Hay gente que se detiene a observarla. Incluso brotan un par de lágrimas anónimas. Se morirían por atraparla, llevarsela lejos de los indiferentes y desprogramarla, curarla de si misma y dejarle que le despierte la luz, la de las estrellas, la de los ojos que claman por su cuerpo. Sin pensar, sin quemaduras. Solo algó de luz y mucho de mantas. Un caldo caliente, quizás, puestos a ser codiciosos, un abrazo.
Pero ella no lo ve. Coge las piernas entre sus brazos y ya solo atiende al asfalto que la devora. No puede hablar y siente como la garganta se le llena de pelo y la piel de una pelusilla suave. No deja de pensar que es posible que sea su error más último. Se devana, se contorsiona. El cabello enredándose en los pies, los intestinos abrazándole el vientre. Lass uñas se ensedan, los ojos se le apagan.

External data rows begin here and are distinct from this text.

===== config.mk =====
export PLATFORM = sky130hd
export DESIGN_NAME = segstream_rx_flat
export DESIGN_NICKNAME = d
export VERILOG_FILES = /design/src/rtl/segstream_if.sv /design/src/rtl/segstream_rx.sv /design/src/flat_wrapper.sv
export SDC_FILE = /design/constraint.sdc
export NUM_CORES = 1
export LEC_CHECK = 0
export CAP_MARGIN = 40
export CELL_PAD_IN_SITES_DETAIL_PLACEMENT = 1
export CELL_PAD_IN_SITES_GLOBAL_PLACEMENT = 2
export CORE_AREA = 2 2 106 108
export DETAILED_ROUTE_END_ITERATION = 16
export DIE_AREA = 0 0 108 110
export HOLD_SLACK_MARGIN = 0.05
export PLACE_DENSITY = 0.75
export RECOVER_POWER = 100
export SYNTH_ARGS = -nofsm -noshare
export SYNTH_HDL_FRONTEND = slang
export SYNTH_SLANG_ARGS = --single-unit

===== constraint.sdc =====
create_clock -name clk -period 1.84 [get_ports clk]
set_input_delay 0.46 -clock clk [delete_from_list [all_inputs] [get_ports clk]]
set_output_delay 0.46 -clock clk [all_outputs]
set_load 0.05 [all_outputs]

===== src/rtl/segstream_if.sv =====
// ----------------------------------------------------------------------------
// segstream_if
// Bundle between the 7-segment serial stream (loopback pins) and the
// segstream_rx receiver.
//   seg_in       serial segment data, bit j = digit lane j
//   shift_in     common shift clock, data valid on its rising edge
//   seg_pattern  latched byte {dp,g,f,e,d,c,b,a} per lane, lane j at [8j+:8]
//   digit_val    decoded hex value per lane, lane j at [4j+:4]
//   digit_ok     1 = lane pattern (dp ignored) is a valid hex glyph
//   frame_valid  1-cycle pulse when the outputs above update
//   frame_err    1-cycle pulse when a partial byte is dropped
// master: the side that drives the stream and observes the results.
// slave : the receiver.
// ----------------------------------------------------------------------------
interface segstream_if #(
    parameter int DIGITS = 2
);
    logic [DIGITS-1:0]   seg_in;
    logic                shift_in;
    logic [8*DIGITS-1:0] seg_pattern;
    logic [4*DIGITS-1:0] digit_val;
    logic [DIGITS-1:0]   digit_ok;
    logic                frame_valid;
    logic                frame_err;

    modport master (
        output seg_in,
        output shift_in,
        input  seg_pattern,
        input  digit_val,
        input  digit_ok,
        input  frame_valid,
        input  frame_err
    );

    modport slave (
        input  seg_in,
        input  shift_in,
        output seg_pattern,
        output digit_val,
        output digit_ok,
        output frame_valid,
        output frame_err
    );
endinterface


===== src/rtl/segstream_rx.sv =====
// ----------------------------------------------------------------------------
// segstream_rx
// Receiver for the serial 7-segment stream produced by the display serialiser.
// Mimics the external shift-register chain: one serial data line per digit,
// one common shift clock. Each lane captures 8 bits MSB (dp) first, the
// complete byte is latched and decoded back to a 4-bit hex value so the
// counter/display path can be self-checked on chip.
//
// Ports
//   clk    system clock
//   rst_n  asynchronous active-low reset
//   bus    segstream_if.slave:
//            seg_in, shift_in                          (in)
//            seg_pattern, digit_val, digit_ok,
//            frame_valid, frame_err                    (out)
//
// Parameters
//   DIGITS      number of digit lanes
//   GAP_CYCLES  idle clk cycles mid-byte before a partial byte is dropped
//   GAP_W       width of the gap counter (must hold GAP_CYCLES)
// ----------------------------------------------------------------------------
module segstream_rx #(
    parameter int DIGITS     = 2,
    parameter int GAP_CYCLES = 64,
    parameter int GAP_W      = 7
) (
    input  logic        clk,
    input  logic        rst_n,
    segstream_if.slave  bus
);

    typedef enum logic [1:0] {
        S_IDLE  = 2'd0,
        S_SHIFT = 2'd1,
        S_LATCH = 2'd2
    } state_t;

    localparam logic [GAP_W-1:0] GAP_LIM = GAP_W'(GAP_CYCLES);

    state_t              r_state;
    state_t              w_state_nxt;

    // Synchronisers: data and shift clock see identical 2-flop delay so the
    // data sample lines up with the detected rising edge.
    logic [DIGITS-1:0]   r_seg_s1;
    logic [DIGITS-1:0]   r_seg_s2;
    logic                r_shift_s1;
    logic                r_shift_s2;
    logic                r_shift_s3;
    logic                w_edge;

    logic [7:0]          r_shreg [DIGITS];
    logic [3:0]          r_bit_cnt;
    logic [3:0]          w_bit_cnt_nxt;
    logic [GAP_W-1:0]    r_gap;
    logic [GAP_W-1:0]    w_gap_nxt;
    logic [GAP_W-1:0]    w_gap_inc;
    logic                w_shift_en;
    logic                w_latch;
    logic                w_abort;

    logic [8*DIGITS-1:0] r_seg_pattern;
    logic [4*DIGITS-1:0] r_digit_val;
    logic [DIGITS-1:0]   r_digit_ok;
    logic                r_frame_valid;
    logic                r_frame_err;

    logic [4*DIGITS-1:0] w_dec_val;
    logic [DIGITS-1:0]   w_dec_ok;
    logic [4:0]          w_dec;

    // Returns {ok, value}. Segments g..a active high; dp never reaches here.
    function automatic logic [4:0] f_decode(input logic [6:0] seg);
        logic [4:0] res;
        case (seg)
            7'h3F:   res = {1'b1, 4'h0};
            7'h06:   res = {1'b1, 4'h1};
            7'h5B:   res = {1'b1, 4'h2};
            7'h4F:   res = {1'b1, 4'h3};
            7'h66:   res = {1'b1, 4'h4};
            7'h6D:   res = {1'b1, 4'h5};
            7'h7D:   res = {1'b1, 4'h6};
            7'h07:   res = {1'b1, 4'h7};
            7'h7F:   res = {1'b1, 4'h8};
            7'h6F:   res = {1'b1, 4'h9};
            7'h77:   res = {1'b1, 4'hA};
            7'h7C:   res = {1'b1, 4'hB};
            7'h39:   res = {1'b1, 4'hC};
            7'h5E:   res = {1'b1, 4'hD};
            7'h79:   res = {1'b1, 4'hE};
            7'h71:   res = {1'b1, 4'hF};
            default: res = 5'h00;
        endcase
        return res;
    endfunction

    // ------------------------------------------------------------------
    // Input synchronisation and rising-edge detect
    // ------------------------------------------------------------------
    always_ff @(posedge clk or negedge rst_n) begin
        if (!rst_n) begin
            r_seg_s1   <= '0;
            r_seg_s2   <= '0;
            r_shift_s1 <= 1'b0;
            r_shift_s2 <= 1'b0;
            r_shift_s3 <= 1'b0;
        end else begin
            r_seg_s1   <= bus.seg_in;
            r_seg_s2   <= r_seg_s1;
            r_shift_s1 <= bus.shift_in;
            r_shift_s2 <= r_shift_s1;
            r_shift_s3 <= r_shift_s2;
        end
    end

    assign w_edge = r_shift_s2 & ~r_shift_s3;

    // ------------------------------------------------------------------
    // Frame FSM: state register
    // ------------------------------------------------------------------
    always_ff @(posedge clk or negedge rst_n) begin
        if (!rst_n) begin
            r_state   <= S_IDLE;
            r_bit_cnt <= '0;
            r_gap     <= '0;
        end else begin
            r_state   <= w_state_nxt;
            r_bit_cnt <= w_bit_cnt_nxt;
            r_gap     <= w_gap_nxt;
        end
    end

    // ------------------------------------------------------------------
    // Frame FSM: next state and control strobes
    // ------------------------------------------------------------------
    always_comb begin
        w_state_nxt   = r_state;
        w_bit_cnt_nxt = r_bit_cnt;
        w_gap_nxt     = r_gap;
        w_shift_en    = 1'b0;
        w_latch       = 1'b0;
        w_abort       = 1'b0;
        w_gap_inc     = r_gap + 1'b1;

        case (r_state)
            S_IDLE: begin
                w_bit_cnt_nxt = '0;
                w_gap_nxt     = '0;
                if (w_edge) begin
                    w_shift_en    = 1'b1;
                    w_bit_cnt_nxt = 4'd1;
                    w_state_nxt   = S_SHIFT;
                end
            end

            S_SHIFT: begin
                if (w_edge) begin
                    w_shift_en    = 1'b1;
                    w_bit_cnt_nxt = r_bit_cnt + 4'd1;
                    w_gap_nxt     = '0;
                    if (r_bit_cnt == 4'd7) begin
                        w_state_nxt = S_LATCH;
                    end
                end else if (w_gap_inc == GAP_LIM) begin
                    // Stalled mid-byte: drop the partial byte.
                    w_abort       = 1'b1;
                    w_bit_cnt_nxt = '0;
                    w_gap_nxt     = '0;
                    w_state_nxt   = S_IDLE;
                end else begin
                    w_gap_nxt = w_gap_inc;
                end
            end

            S_LATCH: begin
                w_latch       = 1'b1;
                w_bit_cnt_nxt = '0;
                w_gap_nxt     = '0;
                w_state_nxt   = S_IDLE;
                // An edge here already belongs to the next byte.
                if (w_edge) begin
                    w_shift_en    = 1'b1;
                    w_bit_cnt_nxt = 4'd1;
                    w_state_nxt   = S_SHIFT;
                end
            end

            default: begin
                w_state_nxt   = S_IDLE;
                w_bit_cnt_nxt = '0;
                w_gap_nxt     = '0;
            end
        endcase
    end

    // ------------------------------------------------------------------
    // Per-lane shift registers (MSB first: first bit ends up in bit 7)
    // ------------------------------------------------------------------
    always_ff @(posedge clk or negedge rst_n) begin
        if (!rst_n) begin
            for (int j = 0; j < DIGITS; j++) begin
                r_shreg[j] <= '0;
            end
        end else if (w_abort) begin
            for (int j = 0; j < DIGITS; j++) begin
                r_shreg[j] <= '0;
            end
        end else if (w_shift_en) begin
            for (int j = 0; j < DIGITS; j++) begin
                r_shreg[j] <= {r_shreg[j][6:0], r_seg_s2[j]};
            end
        end
    end

    // ------------------------------------------------------------------
    // Decode of the complete byte held in the shift registers
    // ------------------------------------------------------------------
    always_comb begin
        w_dec_val = '0;
        w_dec_ok  = '0;
        w_dec     = '0;
        for (int j = 0; j < DIGITS; j++) begin
            w_dec             = f_decode(r_shreg[j][6:0]);
            w_dec_val[4*j+:4] = w_dec[3:0];
            w_dec_ok[j]       = w_dec[4];
        end
    end

    // ------------------------------------------------------------------
    // Output latch: updates only in LATCH, holds across frame errors
    // ------------------------------------------------------------------
    always_ff @(posedge clk or negedge rst_n) begin
        if (!rst_n) begin
            r_seg_pattern <= '0;
            r_digit_val   <= '0;
            r_digit_ok    <= '0;
            r_frame_valid <= 1'b0;
            r_frame_err   <= 1'b0;
        end else begin
            r_frame_valid <= w_latch;
            r_frame_err   <= w_abort;
            if (w_latch) begin
                for (int j = 0; j < DIGITS; j++) begin
                    r_seg_pattern[8*j+:8] <= r_shreg[j];
                end
                r_digit_val <= w_dec_val;
                r_digit_ok  <= w_dec_ok;
            end
        end
    end

    assign bus.seg_pattern = r_seg_pattern;
    assign bus.digit_val   = r_digit_val;
    assign bus.digit_ok    = r_digit_ok;
    assign bus.frame_valid = r_frame_valid;
    assign bus.frame_err   = r_frame_err;

endmodule


===== src/flat_wrapper.sv =====
// flat-port wrapper written by rule: the top's interface ports become plain ports
module segstream_rx_flat 
#(
    parameter int DIGITS     = 2,
    parameter int GAP_CYCLES = 64,
    parameter int GAP_W      = 7
)
  (clk, rst_n, bus_seg_in, bus_shift_in, bus_seg_pattern, bus_digit_val, bus_digit_ok, bus_frame_valid, bus_frame_err);
  segstream_if #(.DIGITS(DIGITS)) bus_i ();
  input  logic clk;
  input  logic rst_n;
  input wire logic [$bits(bus_i.seg_in)-1:0] bus_seg_in;
  input wire logic [$bits(bus_i.shift_in)-1:0] bus_shift_in;
  output wire logic [$bits(bus_i.seg_pattern)-1:0] bus_seg_pattern;
  output wire logic [$bits(bus_i.digit_val)-1:0] bus_digit_val;
  output wire logic [$bits(bus_i.digit_ok)-1:0] bus_digit_ok;
  output wire logic [$bits(bus_i.frame_valid)-1:0] bus_frame_valid;
  output wire logic [$bits(bus_i.frame_err)-1:0] bus_frame_err;
  assign bus_i.seg_in = bus_seg_in;
  assign bus_i.shift_in = bus_shift_in;
  assign bus_seg_pattern = bus_i.seg_pattern;
  assign bus_digit_val = bus_i.digit_val;
  assign bus_digit_ok = bus_i.digit_ok;
  assign bus_frame_valid = bus_i.frame_valid;
  assign bus_frame_err = bus_i.frame_err;
  segstream_rx #(.DIGITS(DIGITS), .GAP_CYCLES(GAP_CYCLES), .GAP_W(GAP_W)) u_core (.clk(clk), .rst_n(rst_n), .bus(bus_i));
endmodule

Word-level counts from Yosys, hierarchy flattened

Index checks and enable logic that the tools add are counted.

Magnitude comparators: 0
Mux-type cells: 23
$mul: 0
Add/sub/neg operators: 2
Eq/ne operators: 39
Shift-type cells: 0
Divide/modulo/power cells: 0
Bitwise operators: 2
Reductions and logical operators: 5

Operator list:

| cell                                                   | count |
|---|---|
| == test 7 bit (second input constant)                  | 25 |
| case mux 5 bit (16 select lines)                       | 2 |
| 2-to-1 mux 16 bit                                      | 2 |
| == test 7 x 3 -> 1 bit (second input constant)         | 4 |
| == test 7 x 6 -> 1 bit (second input constant)         | 4 |
| 2-to-1 mux 7 bit                                       | 3 |
| 2-to-1 mux 1 bit                                       | 8 |
| 2-to-1 mux 2 bit                                       | 4 |
| 2-to-1 mux 4 bit                                       | 2 |
| case mux 4 bit (2 select lines)                        | 1 |
| adder 7 x 1 -> 7 bit (second input constant)           | 1 |
| case mux 2 bit (3 select lines)                        | 1 |
| adder 4 x 1 -> 4 bit (second input constant)           | 1 |
| == test 4 x 3 -> 1 bit (second input constant)         | 1 |
| inequality test 3 x 1 -> 1 bit (second input constant) | 1 |
| inequality test 3 bit (second input constant)          | 1 |
| AND reduction 3 bit                                    | 1 |
| OR reduction 3 bit                                     | 1 |
| == test 2 x 1 -> 1 bit (second input constant)         | 1 |
| == test 2 bit (second input constant)                  | 1 |
| logical NOT 2 bit                                      | 1 |
| inequality test 2 x 1 -> 1 bit (second input constant) | 1 |
| nonzero test 2 bit                                     | 1 |
| OR reduction 2 bit                                     | 1 |
| 2 further kinds                                        | 2 |

Input bits: 5
Memories: 0
Latch bits: 0
RAM bits: 0
Register bits: 64
Output and inout port bits: 28
Word-level logic and storage cells: 86
ROM bits: 0

Depth between registers and ports, before layout

Gate-level depths: netlist of the first run.

Depth after elaboration: 6
Mapped depth: 6
Depth with buffers taken out: 5

Worst setup path after synthesis of the first run

No wires, ideal clock.

Path type: register to register
From: reg u_core.r_gap[3]
To: reg u_core.r_shreg[10] (netlist name)
Clock period less this slack: 1412 ps
Path slack: 428 ps
Arrival time: 1293 ps
Library setup time: 119 ps
Path buffers: 1
Data required time: 1721 ps
Cell stages (with the launch flop): 6
Path through: dfrtp_1 -> nor4b_2 -> a2bb2oi_1 -> nor3_4 -> buf_6 -> nor2_2

Longest elaborated chain between the ends: 6
Elaborated cells on any way between the ends: 7
Classes of those cells: add/sub (1); eq/ne (1); mux (4); reduce/logical (1)

RTL lines:

| item                                                    | RTL line            | source |
|---|---|---|
| from (decl)                                             | segstream_rx.sv:55  | `logic [GAP_W-1:0] r_gap;` |
| from (signal assigned)                                  | segstream_rx.sv:129 | `r_gap <= w_gap_nxt;` |
| adder 7 x 1 -> 7 bit (*)                                | segstream_rx.sv:143 | `w_gap_inc = r_gap + 1'b1;` |
| == test 7 bit (*)                                       | segstream_rx.sv:164 | `end else if (w_gap_inc == GAP_LIM) begin` |
| 2-to-1 mux 1 bit (*)                                    | segstream_rx.sv:164 |  |
| 2-to-1 mux 1 bit (*)                                    | segstream_rx.sv:157 | `if (w_edge) begin` |
| 2-to-1 mux 1 bit (*)                                    | segstream_rx.sv:145 | `case (r_state)` |
| named net u_core.w_abort                                | segstream_rx.sv:60  | `logic w_abort;` |
| 2-to-1 mux 16 bit or nonzero test 2 bit (tied branches) | --                  |  |
| to (signal, indexed assignment)                         | segstream_rx.sv:210 | `r_shreg[j] <= {r_shreg[j][6:0], r_seg_s2[j]};` |
| to (decl)                                               | segstream_rx.sv:52  | `logic [7:0] r_shreg [DIGITS];` |

The timed path passes the listed nets; every way through them passes the cells marked *.
A chain may end at the register's enable or synchronous reset.

Final worst setup path of the first run

From: reg u_core.r_shift_s2
To: reg u_core.r_shreg[8] (netlist name)

Longest elaborated chain between the ends: 4
Elaborated cells on any way between the ends: 7
Classes of those cells: mux (5); bitwise (1); reduce/logical (1)

RTL lines:

| item                                                    | RTL line                                                      | source |
|---|---|---|
| from (decl)                                             | segstream_rx.sv:48                                            | `logic r_shift_s2;` |
| from (signal assigned)                                  | segstream_rx.sv:111                                           | `r_shift_s2 <= r_shift_s1;` |
| AND 1 bit (*)                                           | segstream_rx.sv:116                                           | `assign w_edge = r_shift_s2 & ~r_shift_s3;` |
| 2-to-1 mux 1 bit (on tied branches)                     | segstream_rx.sv:157, segstream_rx.sv:149, segstream_rx.sv:181 |  |
| 2-to-1 mux 1 bit (on tied branches)                     | --                                                            |  |
| 2-to-1 mux 16 bit or nonzero test 2 bit (tied branches) | --                                                            |  |

Every way passes the cells marked *; elsewhere a longest branch is shown, timed or not.

==> impl_metrics.yaml, run 1 <==
status:
  outcome: "finished clean"
clock_network:
  h-tree-depth: 3
  tritoncts: "yes"
  clock_sinks: 64
  cts_setup_buffers: 0
  cts_buffers: 9
  clkLatencyLatePin_ns: 0.34
  cts.path.max_buffers: 2
  cts.root.buffer_cell: "sky130_fd_sc_hd__clkbuf_8"
  cts.clk_slew.worst_paths_ns: 0.08
synthesis:
  yosysUniqueCellTypes: 59
  yosys.area.top_type_share: 0.506
  synth.yosys.seq_area_share: 0.506
  synth-seq-cells: 64
  postSynthCellCount: 323
  postSynth.asyncResetShare: 1.00
  post_synth_instance_area_um2: 3160
  synth.net_count: 330
  synth.top_cells.by_area: "sky130_fd_sc_hd__dfrtp_1, sky130_fd_sc_hd__nand2_1, sky130_fd_sc_hd__mux2i_1, sky130_fd_sc_hd__nor2_1, sky130_fd_sc_hd__buf_2"
  post_synth.cell_area_avg_um2: 9.79
  synth-edff-count: 0
  synth_top_cells_by_count: "sky130_fd_sc_hd__dfrtp_1, sky130_fd_sc_hd__nand2_1, sky130_fd_sc_hd__nor2_1"
  ys_warn_count: 0
  post-synth-top-count-cell: "sky130_fd_sc_hd__dfrtp_1"
  synthDominantAreaCellType: "sky130_fd_sc_hd__dfrtp_1"
  synth_ff_type: "sky130_fd_sc_hd__dfrtp_1"
sta:
  finalCriticalPeriod_ns: 1.69
  maxSlewViolCount: 0
  post-route-period-util: 0.919
  timing.setup.tns_ns: 0
  final.setup_skew_ns: 0.00549
  setup_viol: 0
  unrepaired_setup_endpoints_after_global_routing: "no"
  final-hold-violation-count: 0
  fmax_mhz: 592
  setup_ws_ns: 0.150
  max-slew-margin-rel: 0.420
  timing.hold.ws_ns: 0.352
  worstMarginPinSlew_ns: 0.871
floorplanning:
  ios: 33
  fp.dieArea_um2: 11900
  placeableCoreArea_um2: 10700
  row_count: 38
  floorplan.die.height_um: 110
  die_extent_in_x_um: 108
  initial_core_utilization: 0.296
layout:
  sequential_cell_area_um2: 1600
  layout-drive-gt1-share: 0.123
  fillers: 1265
  nNetsFinal: 359
  final_core_util: 0.337
  footprint_of_the_multi_input_gates_um2: 1360
  insertedDiodeCount: 0
  flow.area_growth_from_synthesis_pct: 14.1
routing:
  via_count: 2401
  drt.antenna.violating_nets: 0
  avgRoutedWirePerCell_um: 14.9
  viasPerCell: 4.83
  post-route-drc-count: 0
  firstDrtPassIters: 4
  count_of_routing_violations_after_the_opening_detailed_route_iteration: 77
  routed_wl_um: 7380
placed_design:
  place.detailed.hpwl_um: 4900
  placement.io_buffers: 32
  place_ws_ns: 0.171
  routabilityCongestion: 0.800
pwr:
  ir_worst_vdd_mv: 0.419
  power.density_nw_per_um2: 1110
  leakage_nw: 1.62
setup_path:
  r2r_end: "u_core.r_shreg[8]"
  rr_startpoint: "u_core.r_shift_s2"
  worst-setup-path-type: "flop to flop"
  required_ns: 2.07
  crit_path_end_kind: "flop"
  reg2regPathDepth: 4
  timing.reg2reg.setup_slack_ns: 0.15
  critical_path.max_fanout: 17
  worst_ep_arrival_time_ns: 1.92
  startpoint: "u_core.r_shift_s2"
  setup.worst_path.start_class: "flop"
global_route:
  grt_pass1_vias: 2457
  globalRoute.totalOverflow: 0
  grt_start_max_net_pins: 40
  antenna_found_initial: 0
  grt_util_all_layers: 0.135
  grt_first_pass_wirelength_um: 12500
worst_hold_path:
  worst_hold_path_type: "flop to flop"
  hold_end: "u_core.r_seg_s2[1]"
  timing.hold.worst_path_depth: 0
  min-delay-start: "u_core.r_seg_s1[1]"
run:
  maxCapViolations: 0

Una señora se encuentra un ovillo de lana verde sobre un paso de cebra. Se lo lleva a su casa y le hace una bufanda a su nieta. Cuando la adolescente se la coloca sus balbuceos quejosos se transforman en fehacientes muestras de agradecimiento asombrada de lo bien que puede vivir una debajo de aquel abrazo. Ya nunca le separarán de su caricia, piensa.
Pero el dueño de las lágrimas no consiente y envidia y anhela y no puede tolerar que las cosas acaben de esta guisa. Por un día le da por el optimismo y, a la espera de que el mañana pueda desdecirle, gesticula un poco. Entonces la lana retorna a su condición de mujer, deseada para más señas, y se intercambian los oficios. Él, bufanda de rayas de colores y ella, sujeto pasivo de la oración acariciada (a Dios o a la gramática, siempre a ella) y le jura que ya está que todo está bien, que le promete que no es en sueño en lo que viven y que todo se ha arreglado, por mucho que no esté seguro de si está mintiéndose a sí mismo. Comienza a sospechar que no es más que un personaje y abriga la semilla del resentimiento hacia su creedor. Es posible que todo acabe en tragedia, si, ¿pero quíen se acuerda de esas cosas mientras tiene lo que desea?.